Evans v. Lingle

55 Ill. 455
CourtIllinois Supreme Court
DecidedSeptember 15, 1870
StatusPublished
Cited by3 cases

This text of 55 Ill. 455 (Evans v. Lingle) is published on Counsel Stack Legal Research, covering Illinois Supreme Court primary law. Counsel Stack provides free access to over 12 million legal documents including statutes, case law, regulations, and constitutions.

Bluebook
Evans v. Lingle, 55 Ill. 455 (Ill. 1870).

Opinion

Mr. Justice Breese

delivered the opinion of the Court:

We can perceive no ground for reversing this judgment. When the appeal was dismissed, the condition of the bond was broken, and a right of action accrued thereon.

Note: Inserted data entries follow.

Background: an optimization exercise with open tools, aiming at small area, a short achievable clock period and few clock cycles per item. Do not read the settings as production practice. The RTL was checked by simulation tests, not by an equivalence proof against the original design. Power and IR drop assume default switching activity.

## flow/design.v (module list and top-level ports; edited modules follow where they fit)
// module mont_mul: 2263 lines
module mont_mul (
    input  wire         clk,
    input  wire         rst,
    input  wire         start,
    input  wire [1:0]   op,
    input  wire [259:0] a,
    input  wire [259:0] b,
    output wire         ready,
    output reg          done,
    output wire [259:0] result
);
  // ...
==> flow/flow/run.sh <==
#!/bin/bash
# Own layout flow: the standard flow, with two changes between synthesis
# and floorplan:
#  1. flow/polarity.py removes the inverters that Yosys' full-adder extraction
#     leaves between full adders (each full adder is built in the polarity
#     that needs no inverter; the netlist's registers are not touched);
#  2. ports are buffered with buf_1 cells instead of the default delay cell.
# Each tool's output goes to a log file of its own in this folder.
set -euo pipefail
R=orfs/results/${FLOW_PLATFORM}/mont_mul/base
LIB=${FLOW_HOME}/platforms/${FLOW_PLATFORM}/lib/sky130_fd_sc_hd__tt_025C_1v80.lib

bash standard.sh synth > synth.log 2>&1
cp ${R}/1_2_yosys.v ${R}/1_2_yosys_std.v
python3 flow/polarity.py ${R}/1_2_yosys_std.v ${R}/1_2_yosys.v ${LIB} > polarity.log 2>&1
rm -f ${R}/1_synth.odb
BUFFER_PORTS_ARGS="-buffer_cell sky130_fd_sc_hd__buf_1" bash standard.sh finish > layout.log 2>&1
==> flow/flow/polarity.py <==
#!/usr/bin/env python3
"""Removes inverters between full adders of a synthesized netlist.

A full adder is self-dual: FA(~a, ~b, ~c) = (~s, ~co). Every full adder may
therefore be built in either polarity. This pass drops all inverters, picks
a polarity per full adder by local search so that as few nets as possible
are needed in both polarities, and adds one inverter per net that still is.
Registers and all other cells are kept as they are.

usage: polarity.py IN.v OUT.v LIBERTY
"""
import re, sys, collections

src, dst, lib = sys.argv[1], sys.argv[2], sys.argv[3]
text = open(src).read()

# output pins of each library cell
outpins = collections.defaultdict(set)
cell_area = {}
lt = open(lib).read()
for m in re.finditer(r'\bcell\s*\(\s*"?(\w+)"?\s*\)\s*\{', lt):
    start = m.end(); depth = 1; i = start
    while depth and i < len(lt):
        if lt[i] == '{': depth += 1
        elif lt[i] == '}': depth -= 1
        i += 1
    body = lt[start:i]
    am = re.search(r'\barea\s*:\s*([\d.]+)', body)
    if am: cell_area[m.group(1)] = float(am.group(1))
    for pm in re.finditer(r'\bpin\s*\(\s*"?(\w+)"?\s*\)\s*\{([^{}]*)', body):
        if re.search(r'direction\s*:\s*"?output', pm.group(2)):
            outpins[m.group(1)].add(pm.group(1))

mod_start = text.index('module ')
mod_end = text.rindex('endmodule')
body = text[mod_start:mod_end]
cell_re = re.compile(r'(?:\(\*[^*]*\*\)\s*)*\b(sky130_fd_sc_hd__\w+)\s+(\S+)\s*\((.*?)\);', re.S)
pin_re = re.compile(r'\.(\w+)\(\s*((?:[^()]|\([^()]*\))*?)\s*\)')

cells = []
spans = []
for m in cell_re.finditer(body):
    typ, name, pins = m.group(1), m.group(2), m.group(3)
    pl = [(p, n.strip()) for p, n in pin_re.findall(pins)]
    cells.append([typ, name, pl])
    spans.append((m.start(), m.end()))
assert not re.search(r'^\s*assign\b', body, re.M), 'assign statements not handled'

n_ha = 0

def is_inv(t): return re.match(r'sky130_fd_sc_hd__(clk)?inv_\d+$', t) is not None
def is_fa(t): return re.match(r'sky130_fd_sc_hd__fa_\d+$', t) is not None

driver = {}
loads = collections.defaultdict(list)
for ci, (t, n, pl) in enumerate(cells):
    for p, net in pl:
        if p in outpins[t]:
            assert net not in driver, net
            driver[net] = (ci, p)
        else:
            loads[net].append((ci, p))

# output ports
hdr = body[:body.index(');') + 2]
ports_out = set()
for m in re.finditer(r'^\s*output\s+(\[(\d+):(\d+)\]\s*)?(\w+)\s*;', body, re.M):
    if m.group(1):
        hi, lo = int(m.group(2)), int(m.group(3))
        for k in range(min(hi, lo), max(hi, lo) + 1): ports_out.add('%s[%d]' % (m.group(4), k))
    else:
        ports_out.add(m.group(4))

root_memo = {}
def root(net):
    if net in root_memo: return root_memo[net]
    d = driver.get(net)
    if d and is_inv(cells[d[0]][0]):
        inp = dict(cells[d[0]][2])['A']
        r, par = root(inp)
        res = (r, par ^ 1)
    else:
        res = (net, 0)
    root_memo[net] = res
    return res

fa_ids = [ci for ci, c in enumerate(cells) if is_fa(c[0])]
x = {ci: 0 for ci in fa_ids}
# gates whose output may be complemented by swapping to the complementary cell
PAIRS = [('and2', 'nand2'), ('or2', 'nor2'), ('and3', 'nand3'), ('or3', 'nor3'), ('and4', 'nand4'),
         ('or4', 'nor4'), ('a21o', 'a21oi'), ('o21a', 'o21ai'), ('a22o', 'a22oi'), ('o22a', 'o22ai'),
         ('a211o', 'a211oi'), ('o211a', 'o211ai'), ('a31o', 'a31oi'), ('o31a', 'o31ai'), ('a32o', 'a32oi'),
         ('o32a', 'o32ai'), ('a221o', 'a221oi'), ('o221a', 'o221ai'), ('xor2', 'xnor2'), ('xor3', 'xnor3'),
         ('mux2', 'mux2i'), ('or2b', 'nor2b'), ('and2b', 'nand2b'), ('a21bo', 'a21boi'), ('o21ba', 'o21bai'),
         ('a2bb2o', 'a2bb2oi'), ('o2bb2a', 'o2bb2ai'), ('a311o', 'a311oi'), ('o311a', 'o311ai'),
         ('a41o', 'a41oi'), ('o41a', 'o41ai'), ('a2111o', 'a2111oi'), ('o2111a', 'o2111ai')]
comp = {}
for p, q in PAIRS: comp[p] = q; comp[q] = p
area = dict(cell_area)
def comp_cell(t):
    m = re.match(r'sky130_fd_sc_hd__(\w+?)_(\d+)$', t)
    if not m or m.group(1) not in comp: return None
    c = comp[m.group(1)]
    for d in (m.group(2), '1', '2', '0', '4'):
        nm = 'sky130_fd_sc_hd__%s_%s' % (c, d)
        if nm in area and nm in outpins: return nm
    return None
gate_flip = {}
for ci, c in enumerate(cells):
    if is_fa(c[0]) or is_inv(c[0]): continue
    cc = comp_cell(c[0])
    if cc and len(outpins[c[0]]) == 1 and len(outpins[cc]) == 1:
        gate_flip[ci] = (cc, area[cc] - area[c[0]])
        x[ci] = 0
# demands: list of (root, base_par, fa_ci or None)
dem = collections.defaultdict(list)   # root -> list of (par, fa or None)
fa_in = collections.defaultdict(list) # fa -> roots it reads
for ci, (t, n, pl) in enumerate(cells):
    if is_inv(t): continue
    for p, net in pl:
        if p in outpins[t]: continue
        r, par = root(net)
        f = ci if is_fa(t) else None
        dem[r].append((par, f))
        if f is not None: fa_in[f].append(r)
for o in ports_out:
    if o in driver or o in root_memo or True:
        r, par = root(o)
        if (r, par) != (o, 0):
            dem[r].append((par, None))
# availability: root driven by a full adder output
src_fa = {}
for ci in fa_ids + list(gate_flip):
    for p, net in cells[ci][2]:
        if p in outpins[cells[ci][0]]:
            src_fa[net] = ci

def avail(r): return x[src_fa[r]] if r in src_fa else 0
def need(r):
    a = avail(r)
    for par, f in dem[r]:
        w = par ^ (x[f] if f is not None else 0)
        if w != a: return 1
    return 0

def affected(ci):
    s = set(fa_in[ci]) if ci in fa_in else set()
    for p, net in cells[ci][2]:
        if p in outpins[cells[ci][0]]: s.add(net)
    return s

INV = 3.75
def gcost(ci): return gate_flip[ci][1] if (ci in gate_flip and x[ci]) else 0.0
n_inv0 = sum(1 for c in cells if is_inv(c[0]))
cost0 = sum(need(r) for r in list(dem))
# exact start: parity union-find over net connections between flippable cells
flippable = set(fa_ids) | set(gate_flip)
parent = {ci: ci for ci in flippable}; rel = {ci: 0 for ci in flippable}
def find(a):
    if parent[a] == a: return a, 0
    r, p = find(parent[a]); parent[a] = r; rel[a] ^= p; return r, rel[a]
import sys as _s; _s.setrecursionlimit(100000)
bad = 0
for r in dem:
    if r not in src_fa: continue
    g = src_fa[r]
    for par, f in dem[r]:
        if f is None: continue
        # want: x[g] == par ^ x[f]
        ra, pa = find(g); rb, pb = find(f)
        if ra == rb:
            if (pa ^ pb) != par: bad += 1
        else:
            parent[rb] = ra; rel[rb] = pa ^ pb ^ par
for ci in flippable:
    r, p = find(ci); x[ci] = p
comps = collections.defaultdict(list)
for ci in flippable: comps[find(ci)[0]].append(ci)
def total():
    return INV * sum(need(r) for r in dem) + sum(gcost(ci) for ci in gate_flip)
for rt, members in comps.items():
    rs = set()
    for ci in members: rs |= affected(ci)
    c0 = INV * sum(need(r) for r in rs) + sum(gcost(ci) for ci in members)
    for ci in members: x[ci] ^= 1
    c1 = INV * sum(need(r) for r in rs) + sum(gcost(ci) for ci in members)
    if c1 >= c0:
        for ci in members: x[ci] ^= 1
sys.stderr.write('parity conflicts %d, components %d\n' % (bad, len(comps)))
changed = True; rounds = 0
while changed and rounds < 50:
    changed = False; rounds += 1
    for ci in fa_ids + list(gate_flip):
        rs = affected(ci)
        before = INV * sum(need(r) for r in rs) + gcost(ci)
        x[ci] ^= 1
        after = INV * sum(need(r) for r in rs) + gcost(ci)
        if after < before - 1e-9: changed = True
        else: x[ci] ^= 1
cost1 = sum(need(r) for r in list(dem))

# rebuild
newnet = {}
k = 0
new_inv = []
def phys(r, w):
    global k
    if w == avail(r): return r
    if r not in newnet:
        nm = '_pol%d_' % len(newnet)
        newnet[r] = nm
        new_inv.append((r, nm))
    return newnet[r]

out_cells = []
for ci, (t, n, pl) in enumerate(cells):
    if is_inv(t): continue
    conns = []
    t0 = t
    if ci in gate_flip and x[ci]:
        t = gate_flip[ci][0]
    for p, net in pl:
        if p in outpins[t0]:
            conns.append((list(outpins[t])[0] if ci in gate_flip and x[ci] else p, net))
        else:
            r, par = root(net)
            w = par ^ (x[ci] if is_fa(t) else 0)
            conns.append((p, phys(r, w)))
    out_cells.append((t, n, conns))
# output ports driven through inverters: drive them directly
extra = []
for o in sorted(ports_out):
    r, par = root(o)
    if (r, par) != (o, 0):
        extra.append(('sky130_fd_sc_hd__buf_1' if par == 0 else None, o, r, par))
for (r, nm) in new_inv:
    out_cells.append(('sky130_fd_sc_hd__inv_1', '_polinv%s' % nm[4:], [('A', r), ('Y', nm)]))
for t, o, r, par in extra:
    if par == 0:
        out_cells.append(('sky130_fd_sc_hd__buf_1', '_polbuf_%d' % len(out_cells), [('A', r), ('X', o)]))
    else:
        out_cells.append(('sky130_fd_sc_hd__inv_1', '_polpo_%d' % len(out_cells), [('A', phys(r, avail(r))), ('Y', o)]))

# declarations: keep everything before the first cell, add new wires
first = spans[0][0] if spans else len(body)
decl = body[:first]
rest_nonc = []
last = first
for (a, b) in spans:
    chunk = body[last:a]
    if chunk.strip(): rest_nonc.append(chunk)
    last = b
tail = body[last:]
out = [text[:mod_start], decl]
for r, nm in new_inv:
    out.append('  wire %s;\n' % nm)
for t, n, conns in out_cells:
    out.append('  %s %s (\n%s\n  );\n' % (t, n, ',\n'.join('    .%s(%s%s)' % (p, net, ' ' if net.startswith('\\') else '') for p, net in conns)))
for ch in rest_nonc:
    if re.search(r'\b(sky130_fd_sc_hd__)', ch): raise SystemExit('unparsed cell text')
    out.append(ch)
out.append(tail)
out.append(text[mod_end:])
open(dst, 'w').write(''.join(out))
sys.stderr.write('polarity: %d gates swapped; ' % sum(1 for ci in gate_flip if x[ci]) + 'polarity: %d full adders, %d flipped, inverters %d -> %d (nets needing both polarities %d -> %d), %d rounds\n'
                 % (len(fa_ids), sum(x[ci] for ci in fa_ids), n_inv0, len(new_inv) + sum(1 for e in extra if e[3]), cost0, cost1, rounds))
==> flow/standard.sh <==
#!/bin/bash
# synth_recipe.tcl (not shown) runs the flow's synth.tcl, then flattens the netlist and writes it again
# the make line also repeats each setting of config.mk as NAME=value (left out here)
make -C /OpenROAD-flow-scripts/flow DESIGN_CONFIG=/design/flow/config.mk WORK_HOME=/design/flow/orfs CLKGATE_MAP_FILE= SYNTH_SCRIPT=/design/flow/synth_recipe.tcl "${@:-finish}"
==> flow/config.mk <==
export PLATFORM = sky130hd
export DESIGN_NAME = mont_mul
export DESIGN_NICKNAME = mont_mul
export VERILOG_FILES = /design/flow/design.v
export SDC_FILE = /design/flow/constraint.sdc
export NUM_CORES = 4
export LEC_CHECK = 0
export CAP_MARGIN = 20
export CORE_MARGIN = 2
export CORE_UTILIZATION = 40
export SETUP_SLACK_MARGIN = 5
export SLEW_MARGIN = 20
==> flow/constraint.sdc <==
create_clock -name core_clock -period 9.0 [get_ports {clk}]
set_input_delay 1.8000 -clock core_clock [delete_from_list [all_inputs] [get_ports {clk}]]
set_output_delay 1.8000 -clock core_clock [all_outputs]
set_load 0.01 [all_outputs]
==> flow_metrics.env, run 1 <==
export IMPL_fp_row_count=165
export IMPL_p_comb_w=0.0313
export IMPL_setup_ws_ns=4.85
export IMPL_use_met3=0.0675
export IMPL_final_cell_mix="nand2_1 (1240), buf_1 (786), fa_1 (652)"
export IMPL_pwr_group_clock_w=0.00584
export IMPL_p_leak_nw=37.5
export IMPL_route_top_layer_used="met5"
export IMPL_place_area_um2=85100
export IMPL_routabilityCongestion=0.967
export IMPL_reg2reg_slack_ns=4.85
export IMPL_grt_antenna_before_repair=29
export IMPL_startpoint_type="flop"
export IMPL_max_stage_delay_ns=0.46
export IMPL_num_tap_cells=2672
export IMPL_grt_overflow=0
export IMPL_relSlewSlack=0.190
export IMPL_arrival_ns=4.66
export IMPL_p_seq_w=0.00938
export IMPL_status="no timing/DRC/antenna violations"
export IMPL_grt_max_degree=154
export IMPL_signal_buffers=1014
export IMPL_ir_drop_uv=373
export IMPL_worst_path_max_delay_cell="a2111oi_0"
export IMPL_clock_buffers=178
export IMPL_numCtsBuffers=136
export IMPL_cts_max_level=4
export IMPL_syn_inst=8220
Testbench counts, summed over its fixed seeds: cycles 38,034, items 384.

The plea in abatement, setting up the filing of a bill in equity, without having obtained an injunction, could not abate the suit on the bond, and the demurrer to it was properly sustained. If this was not so, any judgment debtor might, by merely filing a bill in chancery, delay and suspend the collection of the judgment, wdien no injunction has been allowed, and this to the detriment of the creditor. If the plaintiff in error has any remedy, it must be in equity, on a bill filed for such purpose.

We think the court decided properly in sustaining the demurrer to the plea, and must affirm the judgment.

Judgment affirmed.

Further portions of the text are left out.